I don’t know much about you, dear reader, but I can probably guess one thing: you don’t like watching advertisements (shut up, ad lovers; no one’s talking to you). If you’re one of the many, many ad-averse, you probably have an ad blocker installed on your devices, which is great when you’re staring into the void of life’s many glowing rectangles as one does every day for the rest of their lives. But those blockers do little to help you out in the real world when you’re touching grass or a dirty subway pole. If only there were ad blockers for real life…
Ask and ye shall receive, they say, and in this case, that means ye receive ad blockers designed to work with AR glasses for blocking ads in real life.
🚫🕶️ I’ve been building an XR app for a real-world ad blocker using Snap @Spectacles. It uses Gemini to detect and block ads in the environment.

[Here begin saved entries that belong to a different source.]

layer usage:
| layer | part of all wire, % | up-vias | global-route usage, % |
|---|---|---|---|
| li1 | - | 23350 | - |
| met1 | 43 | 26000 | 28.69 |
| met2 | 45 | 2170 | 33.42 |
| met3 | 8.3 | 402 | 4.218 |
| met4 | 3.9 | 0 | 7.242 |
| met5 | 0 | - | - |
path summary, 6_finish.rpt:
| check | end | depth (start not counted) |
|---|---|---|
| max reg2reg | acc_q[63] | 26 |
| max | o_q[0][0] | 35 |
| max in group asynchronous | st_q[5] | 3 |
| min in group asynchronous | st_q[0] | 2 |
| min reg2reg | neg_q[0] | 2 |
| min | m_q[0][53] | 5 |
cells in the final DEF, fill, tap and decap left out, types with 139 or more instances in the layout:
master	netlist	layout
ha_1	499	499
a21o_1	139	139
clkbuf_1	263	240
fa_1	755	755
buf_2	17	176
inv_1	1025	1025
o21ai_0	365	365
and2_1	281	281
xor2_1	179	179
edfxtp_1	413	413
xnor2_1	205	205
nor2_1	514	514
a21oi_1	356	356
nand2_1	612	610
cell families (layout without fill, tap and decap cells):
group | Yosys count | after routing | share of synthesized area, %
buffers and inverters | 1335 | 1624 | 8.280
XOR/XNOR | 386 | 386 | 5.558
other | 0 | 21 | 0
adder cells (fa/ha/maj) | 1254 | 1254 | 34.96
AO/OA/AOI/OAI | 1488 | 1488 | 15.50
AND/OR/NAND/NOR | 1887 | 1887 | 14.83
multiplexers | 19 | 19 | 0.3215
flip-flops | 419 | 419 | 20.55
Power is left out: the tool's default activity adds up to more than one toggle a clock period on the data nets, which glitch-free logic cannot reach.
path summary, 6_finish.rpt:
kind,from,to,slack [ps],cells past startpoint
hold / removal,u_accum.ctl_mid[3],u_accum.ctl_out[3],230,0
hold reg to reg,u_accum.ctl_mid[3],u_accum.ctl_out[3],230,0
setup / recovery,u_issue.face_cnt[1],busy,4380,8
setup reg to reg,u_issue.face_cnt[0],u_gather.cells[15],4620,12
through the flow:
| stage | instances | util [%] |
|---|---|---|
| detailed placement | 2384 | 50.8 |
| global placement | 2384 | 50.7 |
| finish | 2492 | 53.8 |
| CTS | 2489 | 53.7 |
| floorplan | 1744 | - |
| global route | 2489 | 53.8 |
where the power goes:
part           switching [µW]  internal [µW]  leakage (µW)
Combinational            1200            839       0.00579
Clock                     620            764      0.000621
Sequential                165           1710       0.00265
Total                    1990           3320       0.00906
## src/hw/rtl/crc32w_pkg.sv

```systemverilog
// ----------------------------------------------------------------------------
// crc32w_pkg
// Shared types and constants for the word-wise CRC-32 engine.
// ----------------------------------------------------------------------------
package crc32w_pkg;

   localparam int unsigned WORD_W  = 32;
   localparam int unsigned COUNT_W = 3;

   localparam logic [WORD_W-1:0] CRC_POLY    = 32'h04C1_1DB7;
   localparam logic [WORD_W-1:0] CRC_SEED    = 32'hFFFF_FFFF;
   localparam logic [WORD_W-1:0] CRC_TOP_BIT = 32'h8000_0000;

   // byte counts with a meaning of their own
   localparam logic [COUNT_W-1:0] COUNT_NONE  = 3'd0;
   localparam logic [COUNT_W-1:0] COUNT_ONE   = 3'd1;
   localparam logic [COUNT_W-1:0] COUNT_TWO   = 3'd2;
   localparam logic [COUNT_W-1:0] COUNT_THREE = 3'd3;

   typedef struct packed {
      logic [WORD_W-1:0]  data_word;
      logic [COUNT_W-1:0] valid_bytes;
      logic               start_message;
   } req_payload_type;

   // input stage to CRC core
   typedef struct packed {
      logic            vld;
      logic            fire;
      req_payload_type payload;
   } stage_ctl_type;

   typedef logic [WORD_W-1:0] crc_cols_type [WORD_W];

   // 32 bit-steps of the MSB-first shift register, elaboration use only
   function automatic logic [WORD_W-1:0] adv_word(logic [WORD_W-1:0] r);
      logic [WORD_W-1:0] acc;
      acc = r;
      for (int k = 0; k < WORD_W; k++) begin
         if ((acc & CRC_TOP_BIT) != '0) begin
            acc = (acc << 1) ^ CRC_POLY;
         end else begin
            acc = acc << 1;
         end
      end
      return acc;
   endfunction

   // the advance is linear: column i is the image of bit i alone
   function automatic crc_cols_type adv_cols();
      crc_cols_type cols;
      for (int i = 0; i < WORD_W; i++) begin
         cols[i] = adv_word(WORD_W'(1) << i);
      end
      return cols;
   endfunction

   localparam crc_cols_type ADV_COLS = adv_cols();

endpackage

```

## src/hw/rtl/crc32w_req_if.sv

```systemverilog
// ----------------------------------------------------------------------------
// crc32w_req_if
// Request channel: one message word with its byte count and start flag.
// ----------------------------------------------------------------------------
interface crc32w_req_if;
   logic        valid;
   logic        ready;
   logic [31:0] data_word;
   logic [2:0]  valid_bytes;
   logic        start_message;

   modport source (output valid, output data_word, output valid_bytes,
                   output start_message, input ready);
   modport sink   (input valid, input data_word, input valid_bytes,
                   input start_message, output ready);
endinterface

```

## src/hw/rtl/crc32w_rsp_if.sv

```systemverilog
// ----------------------------------------------------------------------------
// crc32w_rsp_if
// Response channel: running CRC after each word.
// ----------------------------------------------------------------------------
interface crc32w_rsp_if;
   logic        valid;
   logic        ready;
   logic [31:0] crc_value;

   modport source (output valid, output crc_value, input ready);
   modport sink   (input valid, input crc_value, output ready);
endinterface

```

## src/hw/rtl/crc32_word_engine_top.sv

```systemverilog
// ----------------------------------------------------------------------------
// crc32_word_engine_top
// Word-wise CRC-32, polynomial 04C11DB7, MSB first, no reflection, no final
// XOR.
//
// Usage: send message words on req_port. data_word carries bytes little-
// endian (first byte in bits 7..0); valid_bytes gives the kept low bytes
// (0 absorbs nothing, 5..7 act as 4); start_message reloads the CRC with
// all ones before the word. Every request transfer yields exactly one
// response on rsp_port carrying the running CRC after that word.
// The word sits in the input register, then the CRC lands in the result
// register. Throughput: one word per cycle while rsp_port does not stall;
// the whole 32-step advance is one XOR network between the two registers.
// Reset clears both stage valids and loads the CRC register with all ones.
// When rsp_port stalls, the result register holds, the input register still
// takes one more word, and req_port.ready then drops until the result
// transfers.
// ----------------------------------------------------------------------------
module crc32_word_engine_top
   import crc32w_pkg::*;
(
   input  logic          clock,
   input  logic          reset,
   crc32w_req_if.sink    req_port,
   crc32w_rsp_if.source  rsp_port
);

   stage_ctl_type     ctl;
   logic              out_free;
   logic [WORD_W-1:0] crc_next;

   crc32w_in_stage u_in_stage (
      .clock    (clock),
      .reset    (reset),
      .req_port (req_port),
      .out_free (out_free),
      .ctl      (ctl)
   );

   crc32w_core u_core (
      .clock    (clock),
      .reset    (reset),
      .ctl      (ctl),
      .crc_next (crc_next)
   );

   crc32w_out_stage u_out_stage (
      .clock    (clock),
      .reset    (reset),
      .load     (ctl.fire),
      .crc_next (crc_next),
      .out_free (out_free),
      .rsp_port (rsp_port)
   );

   assert property (@(posedge clock) disable iff (reset)
      req_port.valid && req_port.ready && ctl.vld |-> ctl.fire)
      else $error("request transfer would overwrite a held item");

   assert property (@(posedge clock) disable iff (reset)
      ctl.fire |-> !rsp_port.valid || rsp_port.ready)
      else $error("result register loaded while a result is stalled");

   assert property (@(posedge clock)
      reset |=> !rsp_port.valid && !ctl.vld)
      else $error("stage valid set right after reset");

endmodule

```

## src/hw/rtl/crc32w_in_stage.sv

```systemverilog
// ----------------------------------------------------------------------------
// crc32w_in_stage
// Input register: captures one request transfer, frees when the core fires.
// ----------------------------------------------------------------------------
module crc32w_in_stage
   import crc32w_pkg::*;
(
   input  logic             clock,
   input  logic             reset,
   crc32w_req_if.sink       req_port,
   input  logic             out_free,
   output stage_ctl_type    ctl
);

   logic            vld_ff;
   logic            vld_in;
   req_payload_type item_ff;
   logic            fire;
   logic            take;

   assign fire = vld_ff && out_free;
   assign take = req_port.valid && req_port.ready;
   assign req_port.ready = !vld_ff || fire;

   always_comb begin
      vld_in = vld_ff;
      if (take) begin
         vld_in = 1'b1;
      end else if (fire) begin
         vld_in = 1'b0;
      end
   end

   always_ff @(posedge clock) begin
      if (reset) begin
         vld_ff <= 1'b0;
      end else begin
         vld_ff <= vld_in;
      end
   end

   always_ff @(posedge clock) begin
      if (take) begin
         item_ff.data_word     <= req_port.data_word;
         item_ff.valid_bytes   <= req_port.valid_bytes;
         item_ff.start_message <= req_port.start_message;
      end
   end

   assign ctl.vld     = vld_ff;
   assign ctl.fire    = fire;
   assign ctl.payload = item_ff;

endmodule

```

## src/hw/rtl/crc32w_core.sv

```systemverilog
// ----------------------------------------------------------------------------
// crc32w_core
// CRC register with the combinational 32-bit XOR advance network.
// ----------------------------------------------------------------------------
module crc32w_core
   import crc32w_pkg::*;
(
   input  logic              clock,
   input  logic              reset,
   input  stage_ctl_type     ctl,
   output logic [WORD_W-1:0] crc_next
);

   logic [WORD_W-1:0] crc_ff;
   logic [WORD_W-1:0] crc_in;
   logic [WORD_W-1:0] base;
   logic [WORD_W-1:0] mask;
   logic [WORD_W-1:0] mixed;
   logic [WORD_W-1:0] advanced;

   assign base = ctl.payload.start_message ? CRC_SEED : crc_ff;

   always_comb begin
      unique case (ctl.payload.valid_bytes)
         COUNT_NONE:  mask = '0;
         COUNT_ONE:   mask = 32'h0000_00FF;
         COUNT_TWO:   mask = 32'h0000_FFFF;
         COUNT_THREE: mask = 32'h00FF_FFFF;
         default:     mask = '1;
      endcase
   end

   assign mixed = base ^ (ctl.payload.data_word & mask);

   always_comb begin
      advanced = '0;
      for (int i = 0; i < WORD_W; i++) begin
         if (mixed[i]) begin
            advanced = advanced ^ ADV_COLS[i];
         end
      end
   end

   // empty word: reload only, no advance
   assign crc_next = (ctl.payload.valid_bytes == COUNT_NONE) ? base : advanced;
   assign crc_in   = ctl.fire ? crc_next : crc_ff;

   always_ff @(posedge clock) begin
      if (reset) begin
         crc_ff <= CRC_SEED;
      end else begin
         crc_ff <= crc_in;
      end
   end

   assert property (@(posedge clock) disable iff (reset)
      ctl.fire && ctl.payload.start_message
         && (ctl.payload.valid_bytes == COUNT_NONE) |=> crc_ff == CRC_SEED)
      else $error("start with empty word did not reload the CRC register");

   assert property (@(posedge clock) disable iff (reset)
      ctl.fire |-> ctl.vld)
      else $error("core fired without a held item");

endmodule

```

## src/hw/rtl/crc32w_out_stage.sv

```systemverilog
// ----------------------------------------------------------------------------
// crc32w_out_stage
// Result register: holds the running CRC until the response transfer.
// ----------------------------------------------------------------------------
module crc32w_out_stage
   import crc32w_pkg::*;
(
   input  logic              clock,
   input  logic              reset,
   input  logic              load,
   input  logic [WORD_W-1:0] crc_next,
   output logic              out_free,
   crc32w_rsp_if.source      rsp_port
);

   logic              vld_ff;
   logic              vld_in;
   logic [WORD_W-1:0] crc_value_ff;

   assign out_free = !vld_ff || rsp_port.ready;

   always_comb begin
      vld_in = vld_ff;
      if (load) begin
         vld_in = 1'b1;
      end else if (rsp_port.ready) begin
         vld_in = 1'b0;
      end
   end

   always_ff @(posedge clock) begin
      if (reset) begin
         vld_ff <= 1'b0;
      end else begin
         vld_ff <= vld_in;
      end
   end

   always_ff @(posedge clock) begin
      if (load) begin
         crc_value_ff <= crc_next;
      end
   end

   assign rsp_port.valid     = vld_ff;
   assign rsp_port.crc_value = crc_value_ff;

endmodule

```

## src/flat_wrapper.sv

```systemverilog
// flat-port wrapper written by rule: the top's interface ports become plain ports
module crc32_word_engine_top_flat import crc32w_pkg::*;
  (clock, reset, req_port_valid, req_port_data_word, req_port_valid_bytes, req_port_start_message, req_port_ready, rsp_port_valid, rsp_port_crc_value, rsp_port_ready);
  crc32w_req_if req_port_i ();
  crc32w_rsp_if rsp_port_i ();
  input  logic clock;
  input  logic reset;
  input wire logic [$bits(req_port_i.valid)-1:0] req_port_valid;
  input wire logic [$bits(req_port_i.data_word)-1:0] req_port_data_word;
  input wire logic [$bits(req_port_i.valid_bytes)-1:0] req_port_valid_bytes;
  input wire logic [$bits(req_port_i.start_message)-1:0] req_port_start_message;
  output wire logic [$bits(req_port_i.ready)-1:0] req_port_ready;
  output wire logic [$bits(rsp_port_i.valid)-1:0] rsp_port_valid;
  output wire logic [$bits(rsp_port_i.crc_value)-1:0] rsp_port_crc_value;
  input wire logic [$bits(rsp_port_i.ready)-1:0] rsp_port_ready;
  assign req_port_i.valid = req_port_valid;
  assign req_port_i.data_word = req_port_data_word;
  assign req_port_i.valid_bytes = req_port_valid_bytes;
  assign req_port_i.start_message = req_port_start_message;
  assign req_port_ready = req_port_i.ready;
  assign rsp_port_valid = rsp_port_i.valid;
  assign rsp_port_crc_value = rsp_port_i.crc_value;
  assign rsp_port_i.ready = rsp_port_ready;
  crc32_word_engine_top u_core (.clock(clock), .reset(reset), .req_port(req_port_i), .rsp_port(rsp_port_i));
endmodule
```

It’s still early and experimental, but it’s exciting to imagine a future where you control the physical content you see. pic.twitter.com/ySkFfF6rxS
— Stijn Spanhove (@stspanho) June 19, 2025
Above is an app being developed by software engineer Stijn Spanhove for Snap’s Spectacle AR glasses. As Spanhove states in the above post on X, the app uses a combination of the Spectacles’ cameras and Google’s Gemini to identify an ad in your glasses and then slap a big blocker over them. Ad blocking is not a novel idea, obviously, but it’s still pretty wild to be able to bring that ad-blocking tech out into the world. The app, just like AR glasses themselves, is still a work in progress, but it’s nice to see someone out here extending the use case of a technology that companies like Meta and Apple are betting big on.
My only complaint, like some AR nerds, is that there are actually a lot of fun things outside a typical block screen you could use to obscure ads, and some of those things are a little bit more creative. On X, one user suggests family photos are local foliage—you know, things that don’t suck. Unless you hate your family, which is a whole other issue I’m not prepared to unpack right now. Cats would be fun! Or puppies. I don’t really care much what it is as long as it protects my eyes from the scourge of Shen Yun ads. But also, I’m an open-minded guy, and maybe you want everything to be a Shen Yun ad, in which case, have at it, bud.
Spanhove’s app is mostly just a fun exercise at this point, but if Snap actually brings its Spectacles to market in a broader sense—its latest version is developer-only—then maybe we’ll see more apps like this in the wild. For now, you’ll just have to take all your ads to the face, though, which is an L for us tired consumers but a big win for Shen Yun.